Now the client can opt out of receiving the whole JSON body if it hasn't changed since they last requested.
Right now, only `ETag` and `If-None-Match` headers are implemeted which isn't very RFC-spec compliant but it's all I need so I don't care.
Creates the transaction record and updates the merchandise quantity in one db transaction.
Managed to do the merchandise update in one UPDATE query, but the error that's thrown when an item to buy is not found is pretty confusing, so I convert it to a 404.
I also added some DB indexes.
Use `refinery_cli` against a folder of `.sql` migrations.
I got tired of commenting out my code when I just wanted to rerun the initial migration.

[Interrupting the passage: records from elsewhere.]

==> config.mk <==
export PLATFORM = sky130hd
export DESIGN_NAME = fetch_ctrl
export DESIGN_NICKNAME = d
export VERILOG_FILES = /design/src/rtl/fetch_ctrl.sv
export SDC_FILE = /design/constraint.sdc
export NUM_CORES = 1
export LEC_CHECK = 0
export ABC_AREA = 1
export BUFFER_PORTS_ARGS = -buffer_cell sky130_fd_sc_hd__buf_2
export CAP_MARGIN = 20
export CORE_UTILIZATION = 51
export CTS_CLUSTER_DIAMETER = 60
export DETAILED_ROUTE_END_ITERATION = 8
export PLACE_DENSITY = 0.77
export SLEW_MARGIN = 30
export SYNTH_ARGS = -nofsm -noshare
export SYNTH_HDL_FRONTEND = slang
export SYNTH_SLANG_ARGS = --single-unit
==> constraint.sdc <==
create_clock -name clk -period 2 [get_ports clk]
set_input_delay 0.2 -clock clk [delete_from_list [all_inputs] [get_ports clk]]
set_output_delay 0.2 -clock clk [all_outputs]
set_load 0.05 [all_outputs]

Plain SQL is a lot more flexible than the `barrel` syntax.
Caches responses of each GET handler in a separate capacity-limited cache (as a
custom clone-able `CachedResponse` struct). Subsequent requests will build a
`Response` from the cached bytes instead of re-querying the database and
re-serializing the JSON. This greatly speeds up the list endpoints and
`get_interior_ref_list`.
Also caches the api-key-to-id mapping for `Owner`s in order to speed up frequent
authentications.
Each create handler clears the entire list response cache. Each delete handler
also clears the entire list response cache and deletes the cached response for
that key. Deleting an owner also deletes their entry in the
`owner_ids_by_api_key` cache.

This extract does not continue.